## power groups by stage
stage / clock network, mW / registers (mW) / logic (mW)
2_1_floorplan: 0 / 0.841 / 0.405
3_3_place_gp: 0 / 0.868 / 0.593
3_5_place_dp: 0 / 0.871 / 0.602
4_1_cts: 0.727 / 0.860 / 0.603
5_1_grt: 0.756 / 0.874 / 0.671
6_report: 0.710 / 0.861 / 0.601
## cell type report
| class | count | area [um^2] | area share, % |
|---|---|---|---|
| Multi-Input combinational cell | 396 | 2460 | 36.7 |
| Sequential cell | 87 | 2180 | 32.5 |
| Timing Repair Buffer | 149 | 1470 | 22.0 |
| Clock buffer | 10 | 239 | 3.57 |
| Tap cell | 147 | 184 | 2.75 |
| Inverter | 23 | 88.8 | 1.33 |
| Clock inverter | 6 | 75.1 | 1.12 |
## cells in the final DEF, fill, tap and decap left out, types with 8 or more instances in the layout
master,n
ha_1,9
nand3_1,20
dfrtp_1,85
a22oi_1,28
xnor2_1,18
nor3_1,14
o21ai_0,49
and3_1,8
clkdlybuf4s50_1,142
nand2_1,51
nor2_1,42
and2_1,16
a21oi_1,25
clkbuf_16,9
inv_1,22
This design comes from an exercise in tuning for small area on the open sky130 flow, not from production work.
The RTL was checked by simulation tests, not by an equivalence proof against the original design.

==> design/flow/design.v <==
module round_robin_priority_encoder(
    input [4:0] requests,
    input [4:0] previous_grant,
    output [4:0] grant
);
assign grant =
    previous_grant[0] ? (
        requests[1] ? 5'b00010 :
        requests[2] ? 5'b00100 :
        requests[3] ? 5'b01000 :
        requests[4] ? 5'b10000 :
        requests[0] ? 5'b00001 : 5'b00000
    ) :
    previous_grant[1] ? (
        requests[2] ? 5'b00100 :
        requests[3] ? 5'b01000 :
        requests[4] ? 5'b10000 :
        requests[0] ? 5'b00001 :
        requests[1] ? 5'b00010 : 5'b00000
    ) :
    previous_grant[2] ? (
        requests[3] ? 5'b01000 :
        requests[4] ? 5'b10000 :
        requests[0] ? 5'b00001 :
        requests[1] ? 5'b00010 :
        requests[2] ? 5'b00100 : 5'b00000
    ) :
    previous_grant[3] ? (
        requests[4] ? 5'b10000 :
        requests[0] ? 5'b00001 :
        requests[1] ? 5'b00010 :
        requests[2] ? 5'b00100 :
        requests[3] ? 5'b01000 : 5'b00000
    ) :
    (
        requests[0] ? 5'b00001 :
        requests[1] ? 5'b00010 :
        requests[2] ? 5'b00100 :
        requests[3] ? 5'b01000 :
        requests[4] ? 5'b10000 : 5'b00000
    );
endmodule
module bus_arbitration(
    input clk100,
    input cpuclk_rising,
    input cpuclk_falling,
    input c7m_in,
    input reset_n_in,
    input access_state_idle,
    output reg [1:0] bm_state,
    output reg br_n_out,
    output reg br_n_oe,
    input bg_n_in,
    input bgack_n_in,
    output reg bgack_n_out,
    output reg bgack_n_oe,
    input sbr_n_in,
    output reg sbg_n_out,
    output reg sbg_n_oe,
    input [4:0] ebr_n_in,
    output reg [4:0] ebg_n_out,
    output reg [4:0] ebg_n_oe,
    input ebgack_n_in,
    input own_n_in,
    output reg own_n_out,
    output reg own_n_oe
);
reg [2:0] c7m_sync;
reg [2:0] reset_n_sync;
reg [2:0] bg_n_sync;
reg [2:0] bgack_n_sync;
reg [2:0] sbr_n_sync;
reg [2:0] ebgack_n_sync;
reg [2:0] own_n_sync;
always @(posedge clk100) begin
    c7m_sync <= {c7m_sync[1:0], c7m_in};
    reset_n_sync <= {reset_n_sync[1:0], reset_n_in};
    bg_n_sync <= {bg_n_sync[1:0], bg_n_in};
    bgack_n_sync <= {bgack_n_sync[1:0], bgack_n_in};
    sbr_n_sync <= {sbr_n_sync[1:0], sbr_n_in};
    ebgack_n_sync <= {ebgack_n_sync[1:0], ebgack_n_in};
    own_n_sync <= {own_n_sync[1:0], own_n_in};
end
wire c7m_rising = c7m_sync[2:1] == 2'b01;
wire c7m_falling = c7m_sync[2:1] == 2'b10;
reg [4:0] ebr_n_sync_0;
reg [4:0] ebr_n_sync_1;
reg [4:0] ebr_n_falling_0;
reg [4:0] ebr_n_falling_1;
always @(posedge clk100) begin
    ebr_n_sync_1 <= ebr_n_sync_0;
    ebr_n_sync_0 <= ebr_n_in;
    if (c7m_falling) begin
        ebr_n_falling_1 <= ebr_n_falling_0;
        ebr_n_falling_0 <= ebr_n_sync_1;
    end
end
localparam BM_CPU = 2'd0;
localparam BM_Z3 = 2'd2;
localparam BM_Z2 = 2'd3;
localparam BA_NONE = 2'd0;
localparam BA_SDMAC = 2'd1;
localparam BA_Z3 = 2'd2;
localparam BA_Z2 = 2'd3;
reg [1:0] ba_state;
reg [2:0] z3_ba_state;
wire [4:0] z3_register_pulse = ebr_n_falling_1 & ~ebr_n_falling_0 & ebr_n_sync_1;
reg [4:0] z3_requests;
reg [4:0] z3_grant;
wire [4:0] next_z3_grant;
round_robin_priority_encoder z3_rrpe(
    .requests(z3_requests),
    .previous_grant(z3_grant),
    .grant(next_z3_grant)
);
reg [1:0] z2_ba_state;
wire [4:0] z2_requests = ~ebr_n_falling_1 & ~ebr_n_falling_0;
reg [4:0] z2_grant;
wire [4:0] next_z2_grant;
round_robin_priority_encoder z2_rrpe(
    .requests(z2_requests),
    .previous_grant(z2_grant),
    .grant(next_z2_grant)
);
always @(posedge clk100) begin
    if (!reset_n_sync[1]) begin  
        br_n_out <= 1'b0;
        br_n_oe <= 1'b0;
        bgack_n_out <= 1'b1;
        bgack_n_oe <= 1'b0;
        sbg_n_out <= 1'b1;
        sbg_n_oe <= 1'b0;
        ebg_n_out <= 5'b11111;
        ebg_n_oe <= 5'b00000;
        own_n_out <= 1'b1;
        own_n_oe <= 1'b0;
        bm_state <= BM_CPU;
        ba_state <= BA_NONE;
        z3_ba_state <= 3'd0;
        z3_requests <= 5'b0;
        z3_grant <= 5'b0;
        z2_ba_state <= 2'd0;
        z2_grant <= 5'b0;
    end else if (!reset_n_sync[2]) begin  
        sbg_n_oe <= 1'b1;
        ebg_n_oe <= 5'b11111;
    end else begin  
        if (c7m_falling) begin
            z3_requests <= z3_requests ^ z3_register_pulse;
        end
        case (ba_state)
            BA_NONE: begin
                if (!sbr_n_sync[1]) begin
                    br_n_oe <= 1'b1;
                    ba_state <= BA_SDMAC;
                end else if (|z3_requests) begin
                    br_n_oe <= 1'b1;
                    ba_state <= BA_Z3;
                end else if (|z2_requests) begin
                    br_n_oe <= 1'b1;
                    ba_state <= BA_Z2;
                end
            end
            BA_SDMAC: begin
                br_n_oe <= !sbr_n_sync[1];
                sbg_n_out <= bg_n_sync[1];
                if (sbr_n_sync[1] && bgack_n_sync[1]) begin
                    ba_state <= BA_NONE;
                end
            end
            BA_Z3: begin
                case (z3_ba_state)
                    3'd0: begin
                        if (!bg_n_sync[1] && bgack_n_sync[1] && access_state_idle) begin
                            bm_state <= BM_Z3;
                            own_n_out <= 1'b0;
                            own_n_oe <= 1'b1;
                            bgack_n_out <= 1'b0;
                            bgack_n_oe <= 1'b1;
                            z3_ba_state <= 3'd1;
                        end
                    end
                    3'd1: begin
                        if (cpuclk_falling) begin
                            z3_grant <= next_z3_grant;
                            ebg_n_out <= ~next_z3_grant;
                            z3_ba_state <= 2'd2;
                        end
                    end
                    3'd2: begin
                        if (cpuclk_rising) begin
                            br_n_oe <= 1'b0;
                            z3_ba_state <= 2'd3;
                        end
                    end
                    3'd3: begin
                        if (!(|(z3_requests & z3_grant))) begin
                            ebg_n_out <= 5'b11111;
                            z3_ba_state <= 3'd4;
                        end
                    end
                    3'd4: begin
                        if (access_state_idle && cpuclk_rising) begin
                            z3_ba_state <= 3'd5;
                        end
                    end
                    3'd5: begin
                        if (cpuclk_rising) begin
                            bm_state <= BM_CPU;
                            own_n_out <= 1'b1;
                            own_n_oe <= 1'b1;
                            bgack_n_out <= 1'b1;
                            bgack_n_oe <= 1'b1;
                            z3_ba_state <= 3'd6;
                        end
                    end
                    3'd6: begin
                        own_n_oe <= 1'b0;
                        bgack_n_oe <= 1'b0;
                        z3_ba_state <= 3'd0;
                        ba_state <= BA_NONE;
                    end
                endcase
            end
            BA_Z2: begin
                case (z2_ba_state)
                    2'd0: begin
                        if (!bg_n_sync[1] && bgack_n_sync[1] && access_state_idle && cpuclk_rising) begin
                            bm_state <= BM_Z2;
                            bgack_n_out <= 1'b0;
                            bgack_n_oe <= 1'b1;
                            z2_grant <= next_z2_grant;
                            ebg_n_out <= ~next_z2_grant;
                            z2_ba_state <= 2'd1;
                        end
                    end
                    2'd1: begin
                        if (cpuclk_rising) begin
                            br_n_oe <= 1'b0;
                        end
                        ebg_n_out <= ebr_n_sync_1 | ~z2_grant;
                        if (ebgack_n_sync[1] && (&ebg_n_out) && own_n_sync[1]) begin
                            z2_ba_state <= 2'd2;
                        end
                    end
                    2'd2: begin
                        if (cpuclk_rising) begin
                            bm_state <= BM_CPU;
                            bgack_n_out <= 1'b1;
                            bgack_n_oe <= 1'b1;
                            z2_ba_state <= 2'd3;
                        end
                    end
                    2'd3: begin
                        bgack_n_oe <= 1'b0;
                        z2_ba_state <= 2'd0;
                        ba_state <= BA_NONE;
                    end
                endcase
            end
        endcase
    end
end
endmodule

****************************************

#### TASK DETAILS:
All that should appear in the response is the run of lines from the first line of the entries through the line containing "2460 | 36.7 |", copied exactly.

#### ANSWER BELOW:
## power groups by stage
stage / clock network, mW / registers (mW) / logic (mW)
2_1_floorplan: 0 / 0.841 / 0.405
3_3_place_gp: 0 / 0.868 / 0.593
3_5_place_dp: 0 / 0.871 / 0.602
4_1_cts: 0.727 / 0.860 / 0.603
5_1_grt: 0.756 / 0.874 / 0.671
6_report: 0.710 / 0.861 / 0.601
## cell type report
| class | count | area [um^2] | area share, % |
|---|---|---|---|
| Multi-Input combinational cell | 396 | 2460 | 36.7 |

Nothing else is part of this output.